Pero estas rupturas tienen consecuencias nefastas que aún no hemos podido
medir: perdemos muchos ciudadanos profesionales, con lo que la isla queda cada
vez más desprovista de servicios; perdemos personas arrojadas e industriosas,
que son las que podrán sobrevivir los avatares inciertos del exilio. Vamos
quedando disminuidos y achatados como población. Se nos va un pool genético
inapreciable y una materia prima excelente con la que podríamos construir
adecuadamente nuestro país. Por más, estar divididos entre la diáspora y los
puertorriqueños de la isla tampoco nos ayuda a manejar unidos el futuro.
Perdonen
mi tristeza.
Y
la asimilación. Estamos ante un nuevo escenario: parecería que se comienzan a
borrar los lindes identitarios de nuestro pueblo. Muchos de nuestros niños y
jóvenes comienzan a hablar inglés entre ellos.
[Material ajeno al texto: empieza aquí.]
File: config.mk
export PLATFORM = sky130hd
export DESIGN_NAME = div_restore_sm
export DESIGN_NICKNAME = d
export VERILOG_FILES = /design/src/rtl/div_restore_pkg.sv /design/src/rtl/div_precheck.sv /design/src/rtl/div_step.sv /design/src/rtl/div_finish.sv /design/src/rtl/div_restore_sm.sv
export SDC_FILE = /design/constraint.sdc
export NUM_CORES = 1
export LEC_CHECK = 0
export BUFFER_PORTS_ARGS = -buffer_cell sky130_fd_sc_hd__buf_4
export CORE_ASPECT_RATIO = 0.7
export CORE_MARGIN = 3
export CORE_UTILIZATION = 54
export DETAILED_ROUTE_END_ITERATION = 6
export PLACE_DENSITY_LB_ADDON = 0.15
export SETUP_SLACK_MARGIN = 0.2
export SYNTH_ARGS = -nofsm -noshare
export SYNTH_HDL_FRONTEND = slang
export SYNTH_HIERARCHICAL = 1
export SYNTH_SLANG_ARGS = --single-unit
File: constraint.sdc
create_clock -name clk -period 4.1 [get_ports clk]
set_input_delay 0.41 -clock clk [delete_from_list [all_inputs] [get_ports clk]]
set_output_delay 0.41 -clock clk [all_outputs]
set_load 0.05 [all_outputs]
File: src/rtl/div_restore_pkg.sv
package div_restore_pkg;
   typedef enum logic [1:0] {
      ST_IDLE  = 2'd0,
      ST_CHECK = 2'd1,
      ST_ITER  = 2'd2,
      ST_FIN   = 2'd3
   } div_state_t;
endpackage

File: src/rtl/div_precheck.sv
module div_precheck #(
   parameter int N = 8
) (
   input  logic [N-1:0] hi_i,
   input  logic [N-1:0] lo_i,
   input  logic [N-1:0] dvs_i,
   output logic         dz_o,
   output logic         ovf_o,
   output logic         zro_o
);
   // Priority: zero divisor, then overflow, then trivially zero result
   always_comb begin
      dz_o  = (dvs_i == '0);
      ovf_o = !dz_o && (hi_i >= dvs_i);
      zro_o = !dz_o && !ovf_o && (hi_i == '0) && (lo_i < dvs_i);
   end
endmodule

File: src/rtl/div_step.sv
module div_step #(
   parameter int N = 8
) (
   input  logic [N-1:0] hi_i,
   input  logic [N-1:0] lo_i,
   input  logic [N-1:0] dvs_i,
   output logic [N-1:0] hi_o,
   output logic [N-1:0] lo_o
);
   localparam int W = N + 1;
   logic [W-1:0] shifted;
   logic [W-1:0] trial;
   logic         qbit;

   always_comb begin
      shifted = {hi_i, lo_i[N-1]};
      trial   = shifted - {1'b0, dvs_i};
      qbit    = !trial[W-1];
      hi_o    = qbit ? trial[N-1:0] : shifted[N-1:0];
      lo_o    = {lo_i[N-2:0], qbit};
   end
endmodule

File: src/rtl/div_finish.sv
module div_finish #(
   parameter int N        = 8,
   parameter bit ROUND_EN = 1'b1
) (
   input  logic [N-1:0] qmag_i,
   input  logic [N-1:0] rem_i,
   input  logic [N-1:0] dvs_i,
   input  logic         sign_i,
   output logic [N+1:0] quo_o
);
   localparam int QW = N + 2;
   logic          bump;
   logic [QW-1:0] mag;

   generate
      if (ROUND_EN) begin : g_round
         assign bump = ({rem_i, 1'b0} >= {1'b0, dvs_i});
      end else begin : g_trunc
         assign bump = 1'b0;
      end
   endgenerate

   always_comb begin
      mag   = {2'b00, qmag_i} + QW'(bump);
      quo_o = sign_i ? (~mag + QW'(1)) : mag;
   end
endmodule

File: src/rtl/div_restore_sm.sv
module div_restore_sm
   import div_restore_pkg::*;
#(
   parameter int N        = 8,
   parameter bit ROUND_EN = 1'b1
) (
   input  logic           clk,
   input  logic           rst_n,
   input  logic           start_i,
   input  logic           dvd_sign_i,
   input  logic [2*N-1:0] dvd_mag_i,
   input  logic           dvs_sign_i,
   input  logic [N-1:0]   dvs_mag_i,
   output logic           busy_o,
   output logic           done_o,
   output logic [N+1:0]   quo_o,
   output logic           quo_sign_o,
   output logic [N-1:0]   rem_o,
   output logic           ovf_o,
   output logic           dz_o,
   output logic           zero_o
);
   localparam int CW = $clog2(N + 1);
   localparam int QW = N + 2;

   generate
      if (N < 2) begin : g_bad_n
         $error("div_restore_sm: N must be at least 2");
      end
   endgenerate

   div_state_t    state_r;
   logic [N-1:0]  hi_r, lo_r, dvs_r;
   logic          sgn_r;
   logic [CW-1:0] cnt_r;

   logic          pc_dz, pc_ovf, pc_zro;
   logic [N-1:0]  hi_nx, lo_nx;
   logic [QW-1:0] fin_quo;

   div_precheck #(.N(N)) u_precheck (
      .hi_i (hi_r), .lo_i (lo_r), .dvs_i (dvs_r),
      .dz_o (pc_dz), .ovf_o (pc_ovf), .zro_o (pc_zro)
   );

   div_step #(.N(N)) u_step (
      .hi_i (hi_r), .lo_i (lo_r), .dvs_i (dvs_r),
      .hi_o (hi_nx), .lo_o (lo_nx)
   );

   div_finish #(.N(N), .ROUND_EN(ROUND_EN)) u_finish (
      .qmag_i (lo_r), .rem_i (hi_r), .dvs_i (dvs_r),
      .sign_i (sgn_r), .quo_o (fin_quo)
   );

   always_ff @(posedge clk) begin
      if (!rst_n) begin
         state_r    <= ST_IDLE;
         hi_r       <= '0;
         lo_r       <= '0;
         dvs_r      <= '0;
         sgn_r      <= 1'b0;
         cnt_r      <= '0;
         done_o     <= 1'b0;
         quo_o      <= '0;
         quo_sign_o <= 1'b0;
         rem_o      <= '0;
         ovf_o      <= 1'b0;
         dz_o       <= 1'b0;
         zero_o     <= 1'b0;
      end else begin
         done_o <= 1'b0;
         unique case (state_r)
            ST_IDLE: begin
               if (start_i) begin
                  hi_r    <= dvd_mag_i[2*N-1:N];
                  lo_r    <= dvd_mag_i[N-1:0];
                  dvs_r   <= dvs_mag_i;
                  sgn_r   <= dvd_sign_i ^ dvs_sign_i;
                  state_r <= ST_CHECK;
               end
            end
            ST_CHECK: begin
               if (pc_dz || pc_ovf || pc_zro) begin
                  quo_o      <= '0;
                  rem_o      <= pc_zro ? lo_r : '0;
                  quo_sign_o <= sgn_r;
                  ovf_o      <= pc_ovf;
                  dz_o       <= pc_dz;
                  zero_o     <= pc_zro;
                  done_o     <= 1'b1;
                  state_r    <= ST_IDLE;
               end else begin
                  cnt_r   <= '0;
                  state_r <= ST_ITER;
               end
            end
            ST_ITER: begin
               hi_r  <= hi_nx;
               lo_r  <= lo_nx;
               cnt_r <= cnt_r + CW'(1);
               if (cnt_r == CW'(N - 1)) state_r <= ST_FIN;
            end
            ST_FIN: begin
               quo_o      <= fin_quo;
               rem_o      <= hi_r;
               quo_sign_o <= sgn_r;
               ovf_o      <= 1'b0;
               dz_o       <= 1'b0;
               zero_o     <= 1'b0;
               done_o     <= 1'b1;
               state_r    <= ST_IDLE;
            end
            default: state_r <= ST_IDLE;
         endcase
      end
   end

   assign busy_o = (state_r != ST_IDLE);
endmodule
El canje del vernáculo es un síntoma
ominoso para cualquier nación, porque la persona habrá de pensar el mundo desde
la cosmovisión del nuevo lenguaje. Decía bien Pedro Salinas: no es lo mismo ser
en inglés que ser en español. Y no cabe explicar la situación por los juegos,
videos, cines y noticias en inglés que bombardean nuestra sociedad, pues sucede
igual en muchos otros países. Antes hay que pensar que los padres que permiten
la pérdida de la lengua materna en sus propios hogares dan por bueno que sus
hijos pertenezcan ya a otro país, aun sin haberse movido del suyo propio. No es
exagerado sospechar que todos estos nuevos niños angloparlantes terminen
viviendo en Estados Unidos, país por el que apuestan inconscientemente al
hablar inglés como lengua materna. Es allí que se sentirán cómodos. Ponderemos
un momento lo difícil (¿lo ridículo?) que nos será construir un proyecto de
país soberano en inglés.
Perdonen mi tristeza.
And
yet, and yet...las banderas puertorriqueñas ondean por doquier en medio de la
debacle. Creo que he aprendido a leer su significado profundo. No se trata de
la obvia afirmación patriótica que toda enseña nacional implica: es más bien un
clamor que lanzamos al mundo reconociendo que estamos solos. Incluso un alcalde
propuso que, con el debido respeto, ondeáramos nuestra bandera al revés
--código conocido de emergencia-- para alertar al mundo de nuestra necesidad de
atención internacional. La crisis histórica y la desconfianza política ha
terminado por generar frutos interesantes. Comenzamos a caer en la cuenta de que
solo podemos contar con nosotros mismos. Hemos sido capaces de alumbrar
alcaldías, barriadas y calles por nuestra cuenta cuando el gobierno y FEMA nos
toman el pelo y nos fallan. Vamos descubriendo nuestra autonomía: self-relience
la llaman en inglés, por si las dudas. El economista Gustavo Vélez admite que:
“es momento de digerir la dura verdad de que estamos solos” (El Nuevo Día, 21
de enero 2017, p. 7). Esta soledad política comienza a calar también en la
conciencia colectiva: Gilberto Santa Rosa, dando voz a muchos puertorriqueños
anónimos, propuso en una entrevista la deseabilidad de crear “una economía
nacional [que] satisfaga las necesidades básicas de la ciudadanía sin
necesariamente depender de lo que exista fuera de nuestras costas” (El Nuevo
Día, 9 feb. 2018, p. 52). Cabe interpretar estas voces como síntomas de que
deseamos comenzar a dar marcha atrás a siglos de dependencia, primero del
situado que nos llegaba de México y ahora de los cofres federales de
Washington. Romper la mentalidad de 500 años de colonialismo es muy cuesta
arriba, pero hay golpes históricos tan dolorosos que podrían ayudar a despertar
nuestra conciencia colectiva. Las tragedias pueden denigrar una nación, pero
también pueden hacer que ésta descubra sus energías soterradas.
Los
periodos de crisis y oscurantismo pueden, en efecto, dar paso a un renacimiento
histórico. Ojalá así sea para Puerto Rico. Dudo que en el lapso que me queda de
vida pueda ver con mis propios ojos la reformulación y la puesta en efecto de
mi país como nación digna, pues sé bien que son procesos históricos muy largos
y muy complejos. Pero también sé que un país como este, que tanto ha resistido
y que amo tanto, no puede desaparecer sin más de la faz de la tierra, ni
asimilado a otro ni humillado para siempre. Apuesto a Puerto Rico. Tenemos las
energías y el talento para ser un gran país, si creemos en nosotros mismos. Me
ato a esa esperanza. Si así fuera,t
Perdonen
mi alegría.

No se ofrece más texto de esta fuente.